On the program that evening, Welles spoke extemporaneously for three minutes about Noone while Buster Wilson and Bud Scott, a member of Jimmie Noone's Apex Club Orchestra, played "Sweet Lorraine" in the background. "That was his theme, remember?" Welles said. As he did every time the All Star Jazz Group appeared, Welles introduced each musician by name, and that night he introduced New Orleans-born clarinetist Wade Whaley, sitting in for Noone.

"Blues for Jimmie" became a regular feature for Kid Ory's Creole Jazz Band, and they recorded it for Crescent Records in August 1944.

Until a few nights before his death Noone continued to perform with own quartet.

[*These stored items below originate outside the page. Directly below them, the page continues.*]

<file path="src/design/avd_pkg.sv">
// ----------------------------------------------------------------------------
// avd_pkg: shared types and constants of the VAG ADPCM decoder
// Holds the sequencer states, the control group of the shared multiply unit,
// the fixed history widths and the predictor coefficient tables.
// ----------------------------------------------------------------------------
package avd_pkg;

	// History words are signed 40-bit fixed-point values.
	localparam int HIST_W = 40;
	// Predictor coefficients are signed values in units of 1/64.
	localparam int COEF_W = 8;
	// Product of one history word and one coefficient.
	localparam int PROD_W = HIST_W + COEF_W;
	// Sum of two products.
	localparam int SUM_W = PROD_W + 1;
	// Predictor coefficient scale is 2^PRED_SHIFT.
	localparam int PRED_SHIFT = 6;

	localparam logic signed [HIST_W-1:0] HIST_MAX = {1'b0, {(HIST_W-1){1'b1}}};
	localparam logic signed [HIST_W-1:0] HIST_MIN = {1'b1, {(HIST_W-1){1'b0}}};

	// Flag byte that ends decoding of a stream.
	localparam logic [7:0] FLAG_END = 8'd7;
	// Highest filter code that selects a real predictor.
	localparam logic [3:0] FILTER_MAX = 4'd4;
	// Last byte position of a 16-byte frame.
	localparam logic [3:0] POS_LAST = 4'd15;
	localparam logic [3:0] POS_HEAD = 4'd0;
	localparam logic [3:0] POS_FLAG = 4'd1;
	localparam logic [3:0] POS_DATA = 4'd2;

	// Sequencer states.
	typedef enum logic [2:0] {
		ST_IDLE,
		ST_MUL_A,
		ST_MUL_B,
		ST_FINISH,
		ST_EMIT
	} state_t;

	// Control group of the shared multiply-accumulate unit.
	typedef struct packed {
		logic mul_en;    // capture operand times coefficient
		logic acc_load;  // move the previous product into the accumulator
	} mac_ctl_t;

	// First-tap coefficient of each filter.
	function automatic logic signed [COEF_W-1:0] coef_one(input logic [2:0] filt);
		logic signed [COEF_W-1:0] c;
		case (filt)
			3'd1: c = 8'sd60;
			3'd2: c = 8'sd115;
			3'd3: c = 8'sd98;
			3'd4: c = 8'sd122;
			default: c = 8'sd0;
		endcase
		return c;
	endfunction

	// Second-tap coefficient of each filter.
	function automatic logic signed [COEF_W-1:0] coef_two(input logic [2:0] filt);
		logic signed [COEF_W-1:0] c;
		case (filt)
			3'd2: c = -8'sd52;
			3'd3: c = -8'sd55;
			3'd4: c = -8'sd60;
			default: c = 8'sd0;
		endcase
		return c;
	endfunction

endpackage

</file>
<file path="src/design/avd_mac.sv">
// ----------------------------------------------------------------------------
// avd_mac: shared multiply-accumulate unit of the predictor
// One signed 40x8 multiplier with a product register and an accumulator.
// Two passes give the sum of both predictor taps.
// ----------------------------------------------------------------------------
module avd_mac (
	input  logic                                   clk,
	input  logic                                   arst_n,
	input  avd_pkg::mac_ctl_t                      ctl,
	input  logic signed [avd_pkg::HIST_W-1:0]      op_a,
	input  logic signed [avd_pkg::COEF_W-1:0]      coef,
	output logic signed [avd_pkg::SUM_W-1:0]       sum
);

	logic signed [avd_pkg::PROD_W-1:0] prod_d;
	logic signed [avd_pkg::PROD_W-1:0] prod_q;
	logic signed [avd_pkg::PROD_W-1:0] acc_q;
	logic                              prod_ok_q;

	// One multiplication per cycle, registered before any further use.
	assign prod_d = op_a * coef;

	always_ff @(posedge clk) begin
		if (ctl.mul_en) begin
			prod_q <= prod_d;
		end
		if (ctl.acc_load) begin
			acc_q <= prod_q;
		end
	end

	// Tracks that the product register holds a fresh value.
	always_ff @(posedge clk or negedge arst_n) begin
		if (!arst_n) begin
			prod_ok_q <= 1'b0;
		end else begin
			prod_ok_q <= ctl.mul_en;
		end
	end

	// Sum of both taps, read in the cycle after the second product.
	assign sum = avd_pkg::SUM_W'(acc_q) + avd_pkg::SUM_W'(prod_q);

	// An accumulator load always takes a product made in the cycle before.
	a_load_fresh: assert property (@(posedge clk) disable iff (!arst_n)
		ctl.acc_load |-> prod_ok_q)
		else $error("accumulator loaded from a stale product");

	// Every load of the accumulator comes with the second product.
	a_load_pair: assert property (@(posedge clk) disable iff (!arst_n)
		ctl.acc_load |-> ctl.mul_en)
		else $error("accumulator load without second product");

	// The first product is always followed by the second one.
	a_pass_pair: assert property (@(posedge clk) disable iff (!arst_n)
		(ctl.mul_en && !ctl.acc_load) |=> (ctl.mul_en && ctl.acc_load))
		else $error("predictor pass broken after first product");

endmodule

</file>
<file path="src/design/adpcm_vag_decoder.sv">
// ----------------------------------------------------------------------------
// adpcm_vag_decoder: VAG ADPCM stream decoder, one byte per request
// Skips the stream header, parses frame shift/filter and flag bytes, and
// decodes each data byte into two 16-bit PCM samples with a two-tap predictor.
// ----------------------------------------------------------------------------
//
//  Channel  Handshake              Payload
//  -------  ---------------------  -------------------------------------------
//  input    in_valid / in_ready    stream_byte[7:0], stream_start
//  output   out_valid / out_ready  first_sample[15:0], second_sample[15:0],
//                                  end_marker
//
//  Header and shift/filter bytes, and flag bytes other than 7, give no result.
//  A data byte passes through the accept step, then for each nibble two
//  passes of the shared multiplier and one finish step for prediction,
//  rounding and saturation, then the output register load, before in_ready
//  returns. A flag byte of 7 goes from the accept step to the output load.
//  arst_n clears the sequencer, the stream position and the history.
//  A stalled output holds the sequencer in its emit state until the output
//  register is free; the input side stays closed while the result waits there.
// ----------------------------------------------------------------------------
module adpcm_vag_decoder #(
	parameter int HEADER_BYTES  = 16,
	parameter int FRACTION_BITS = 16
) (
	input  logic               clk,
	input  logic               arst_n,
	input  logic               in_valid,
	output logic               in_ready,
	input  logic [7:0]         stream_byte,
	input  logic               stream_start,
	output logic               out_valid,
	input  logic               out_ready,
	output logic signed [15:0] first_sample,
	output logic signed [15:0] second_sample,
	output logic               end_marker
);

	localparam int HCW = $clog2(HEADER_BYTES + 2);
	localparam logic [HCW-1:0] HB_C = HCW'(HEADER_BYTES);
	localparam int HW = avd_pkg::HIST_W;
	localparam int XW = avd_pkg::SUM_W + 1;
	localparam int YW = HW + 1;
	localparam logic signed [YW-1:0] HALF = YW'(1) << (FRACTION_BITS - 1);
	localparam logic signed [YW-1:0] OUT_MAX = YW'(32767);
	localparam logic signed [YW-1:0] OUT_MIN = -YW'(32768);

	avd_pkg::state_t state_q, state_d;

	// Stream position state.
	logic           in_header_q;
	logic [HCW-1:0] hcnt_q;
	logic [3:0]     pos_q;
	logic [3:0]     shift_q;
	logic [2:0]     filt_q;
	logic           stopped_q;
	logic signed [HW-1:0] h1_q;
	logic signed [HW-1:0] h2_q;

	// Working data of the byte being decoded.
	logic [7:0]         byte_q;
	logic               nib_sel_q;
	logic signed [15:0] res_first_q;
	logic signed [15:0] res_second_q;
	logic               res_end_q;

	// Output register.
	logic               out_valid_q;
	logic signed [15:0] out_first_q;
	logic signed [15:0] out_second_q;
	logic               out_end_q;

	logic               in_fire;
	logic               out_free;
	logic               stop_eff;
	logic               hdr_eff;
	logic [HCW-1:0]     hcnt_eff;
	logic [HCW-1:0]     hcnt_inc;
	logic [3:0]         pos_eff;
	logic               hdr_take;
	logic               live;
	logic               data_go;
	logic               end_go;
	logic [2:0]         filt_new;

	avd_pkg::mac_ctl_t                  mac_ctl;
	logic signed [HW-1:0]               mac_op;
	logic signed [avd_pkg::COEF_W-1:0]  mac_coef;
	logic signed [avd_pkg::SUM_W-1:0]   mac_sum;

	logic [3:0]           nib;
	logic signed [15:0]   nib_word;
	logic signed [15:0]   base_sh;
	logic signed [XW-1:0] x_full;
	logic signed [HW-1:0] h_new;
	logic signed [YW-1:0] y_val;
	logic signed [YW-1:0] q_val;
	logic signed [YW-1:0] r_val;
	logic signed [15:0]   sample;

	assign in_fire  = in_valid && in_ready;
	assign out_free = !out_valid_q || out_ready;

	// Byte classification, with a stream start applied first.
	always_comb begin
		stop_eff = stream_start ? 1'b0 : stopped_q;
		hdr_eff  = stream_start ? 1'b1 : in_header_q;
		hcnt_eff = stream_start ? '0 : hcnt_q;
		pos_eff  = stream_start ? avd_pkg::POS_HEAD : pos_q;
		hcnt_inc = hcnt_eff + 1'b1;
		hdr_take = !stop_eff && hdr_eff && (hcnt_eff < HB_C);
		live     = !stop_eff && !hdr_take;
		data_go  = live && (pos_eff >= avd_pkg::POS_DATA);
		end_go   = live && (pos_eff == avd_pkg::POS_FLAG) &&
			(stream_byte == avd_pkg::FLAG_END);
		filt_new = (stream_byte[7:4] > avd_pkg::FILTER_MAX) ? 3'd0 : stream_byte[6:4];
	end

	// Sequencer next state.
	always_comb begin
		state_d = state_q;
		case (state_q)
			avd_pkg::ST_IDLE: begin
				if (in_fire && data_go) begin
					state_d = avd_pkg::ST_MUL_A;
				end else if (in_fire && end_go) begin
					state_d = avd_pkg::ST_EMIT;
				end
			end
			avd_pkg::ST_MUL_A: state_d = avd_pkg::ST_MUL_B;
			avd_pkg::ST_MUL_B: state_d = avd_pkg::ST_FINISH;
			avd_pkg::ST_FINISH: begin
				state_d = nib_sel_q ? avd_pkg::ST_EMIT : avd_pkg::ST_MUL_A;
			end
			avd_pkg::ST_EMIT: begin
				if (out_free) begin
					state_d = avd_pkg::ST_IDLE;
				end
			end
			default: state_d = avd_pkg::ST_IDLE;
		endcase
	end

	// Sequencer outputs: handshake and multiplier operands.
	always_comb begin
		in_ready         = 1'b0;
		mac_ctl.mul_en   = 1'b0;
		mac_ctl.acc_load = 1'b0;
		mac_op           = h1_q;
		mac_coef         = avd_pkg::coef_one(filt_q);
		case (state_q)
			avd_pkg::ST_IDLE: in_ready = 1'b1;
			avd_pkg::ST_MUL_A: mac_ctl.mul_en = 1'b1;
			avd_pkg::ST_MUL_B: begin
				mac_ctl.mul_en   = 1'b1;
				mac_ctl.acc_load = 1'b1;
				mac_op           = h2_q;
				mac_coef         = avd_pkg::coef_two(filt_q);
			end
			default: begin
			end
		endcase
	end

	avd_mac u_mac (
		.clk    (clk),
		.arst_n (arst_n),
		.ctl    (mac_ctl),
		.op_a   (mac_op),
		.coef   (mac_coef),
		.sum    (mac_sum)
	);

	// Finish step: shifted nibble plus prediction, then round and saturate.
	always_comb begin
		nib      = nib_sel_q ? byte_q[7:4] : byte_q[3:0];
		nib_word = {nib, 12'h000};
		base_sh  = nib_word >>> shift_q;
		x_full   = (XW'(base_sh) <<< FRACTION_BITS) +
			XW'(mac_sum >>> avd_pkg::PRED_SHIFT);
		if (x_full > XW'(avd_pkg::HIST_MAX)) begin
			h_new = avd_pkg::HIST_MAX;
		end else if (x_full < XW'(avd_pkg::HIST_MIN)) begin
			h_new = avd_pkg::HIST_MIN;
		end else begin
			h_new = x_full[HW-1:0];
		end
		y_val = YW'(h_new) + HALF;
		q_val = y_val >>> FRACTION_BITS;
		// Floor plus one on a negative value with a fraction truncates toward zero.
		if (y_val[YW-1] && (|y_val[FRACTION_BITS-1:0])) begin
			r_val = q_val + YW'(1);
		end else begin
			r_val = q_val;
		end
		if (r_val > OUT_MAX) begin
			sample = 16'sh7fff;
		end else if (r_val < OUT_MIN) begin
			sample = -16'sh8000;
		end else begin
			sample = r_val[15:0];
		end
	end

	// Sequencer state register.
	always_ff @(posedge clk or negedge arst_n) begin
		if (!arst_n) begin
			state_q <= avd_pkg::ST_IDLE;
		end else begin
			state_q <= state_d;
		end
	end

	// Stream position, frame parameters and history.
	always_ff @(posedge clk or negedge arst_n) begin
		if (!arst_n) begin
			in_header_q <= 1'b1;
			hcnt_q      <= '0;
			pos_q       <= avd_pkg::POS_HEAD;
			shift_q     <= '0;
			filt_q      <= '0;
			stopped_q   <= 1'b0;
			h1_q        <= '0;
			h2_q        <= '0;
			nib_sel_q   <= 1'b0;
		end else begin
			if (in_fire) begin
				stopped_q <= stop_eff || end_go;
				nib_sel_q <= 1'b0;
				if (stop_eff) begin
					in_header_q <= hdr_eff;
				end else if (hdr_take) begin
					in_header_q <= (hcnt_inc < HB_C);
				end else begin
					in_header_q <= 1'b0;
				end
				hcnt_q <= hdr_take ? hcnt_inc : hcnt_eff;
				if (stream_start) begin
					h1_q <= '0;
					h2_q <= '0;
				end
				if (live && (pos_eff == avd_pkg::POS_HEAD)) begin
					shift_q <= stream_byte[3:0];
					filt_q  <= filt_new;
				end else if (stream_start) begin
					shift_q <= '0;
					filt_q  <= '0;
				end
				if (!live) begin
					pos_q <= pos_eff;
				end else if (pos_eff == avd_pkg::POS_HEAD) begin
					pos_q <= avd_pkg::POS_FLAG;
				end else if (pos_eff == avd_pkg::POS_FLAG) begin
					pos_q <= end_go ? avd_pkg::POS_HEAD : avd_pkg::POS_DATA;
				end else if (pos_eff == avd_pkg::POS_LAST) begin
					pos_q <= avd_pkg::POS_HEAD;
				end else begin
					pos_q <= pos_eff + 4'd1;
				end
			end else if (state_q == avd_pkg::ST_FINISH) begin
				h2_q      <= h1_q;
				h1_q      <= h_new;
				nib_sel_q <= !nib_sel_q;
			end
		end
	end

	// Result staging while the byte is decoded.
	always_ff @(posedge clk) begin
		if (in_fire) begin
			byte_q       <= stream_byte;
			res_first_q  <= '0;
			res_second_q <= '0;
			res_end_q    <= end_go;
		end else if (state_q == avd_pkg::ST_FINISH) begin
			if (nib_sel_q) begin
				res_second_q <= sample;
			end else begin
				res_first_q <= sample;
			end
		end
	end

	// Output register valid.
	always_ff @(posedge clk or negedge arst_n) begin
		if (!arst_n) begin
			out_valid_q <= 1'b0;
		end else if ((state_q == avd_pkg::ST_EMIT) && out_free) begin
			out_valid_q <= 1'b1;
		end else if (out_ready) begin
			out_valid_q <= 1'b0;
		end
	end

	// Output register payload.
	always_ff @(posedge clk) begin
		if ((state_q == avd_pkg::ST_EMIT) && out_free) begin
			out_first_q  <= res_first_q;
			out_second_q <= res_second_q;
			out_end_q    <= res_end_q;
		end
	end

	assign out_valid     = out_valid_q;
	assign first_sample  = out_first_q;
	assign second_sample = out_second_q;
	assign end_marker    = out_end_q;

	// An end-of-stream result carries silent samples.
	a_end_silent: assert property (@(posedge clk) disable iff (!arst_n)
		(out_valid && end_marker) |-> (first_sample == 16'sd0 && second_sample == 16'sd0))
		else $error("end marker result with nonzero samples");

	// A byte taken while stopped and without a start starts no decoding.
	a_stopped_quiet: assert property (@(posedge clk) disable iff (!arst_n)
		(in_fire && stopped_q && !stream_start) |=> (state_q == avd_pkg::ST_IDLE))
		else $error("decoding started on a stopped stream");

	// The header count never passes the header length.
	a_hcnt_range: assert property (@(posedge clk) disable iff (!arst_n)
		hcnt_q <= HB_C)
		else $error("header count beyond header length");

	// While the header is skipped, no frame has begun.
	a_header_pos: assert property (@(posedge clk) disable iff (!arst_n)
		in_header_q |-> (pos_q == avd_pkg::POS_HEAD))
		else $error("frame position moved inside header");

	// The second nibble's finish step always hands the byte to the output.
	a_finish_emit: assert property (@(posedge clk) disable iff (!arst_n)
		(state_q == avd_pkg::ST_FINISH && nib_sel_q) |=> (state_q == avd_pkg::ST_EMIT))
		else $error("second nibble finished without emit");

endmodule
</file>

He signed with Capitol Records in March 1944 and his last recordings were made for Capitol's New American Jazz album (Capitol A-3, August 1944), produced by Dave Dexter, Jr. Dexter called Noone "a gracious, personable and musicianly artist—one whose devotion to the early New Orleans style of playing was ever apparent—and with his passing the profession lost another of its pioneers."

In August 1944, the Musicians Congress sponsored a memorial concert at the Trocadero in Noone's honor, and for the benefit of his family. Featured artists included the All Star Jazz Group, Calvin Jackson, Wingy Manone, Johnny Mercer, the Nicholas Brothers, Earl Robinson, Rex Stewart, Joe Sullivan and Dooley Wilson. Albert Dekker was master of ceremonies.

==Discography==
Jimmie Noone's Apex Club Orchestra was recorded in Chicago. Personnel include Jimmie Noone (clarinet), Joe Poston (alto saxophone), Earl Hines (piano), Bud Scott (banjo and guitar) and Johnny Wells (drums). The August 1928 sessions also include Lawson Buford (tuba).

- New Orleans Jazz (Olympic, 1975)
- Chicago Dixieland in the Forties (Smithsonian Folkways, 1981)
- Oh! Sister, Ain't That Hot (Jazz Heritage Series, 1983)
- Apex Blues (Decca, 1994)

== Legacy ==
Noone is generally regarded as one of the greatest of the second generation of jazz clarinetists, along with Johnny Dodds and Sidney Bechet. Noone's playing is not as blues-tinged as Dodds nor as flamboyant as Bechet, but is perhaps more lyrical and sophisticated, and certainly makes more use of "sweet" flavoring. Noone was an important influence on later clarinetists such as Artie Shaw, Irving Fazola and Benny Goodman.

Jimmie Noone and His Orchestra make a brief appearance in the East Side Kids feature film, Block Busters (1944), released three months after Noone's death. The quartet performs excerpts of "Apex Blues" and "Boogie Woogie".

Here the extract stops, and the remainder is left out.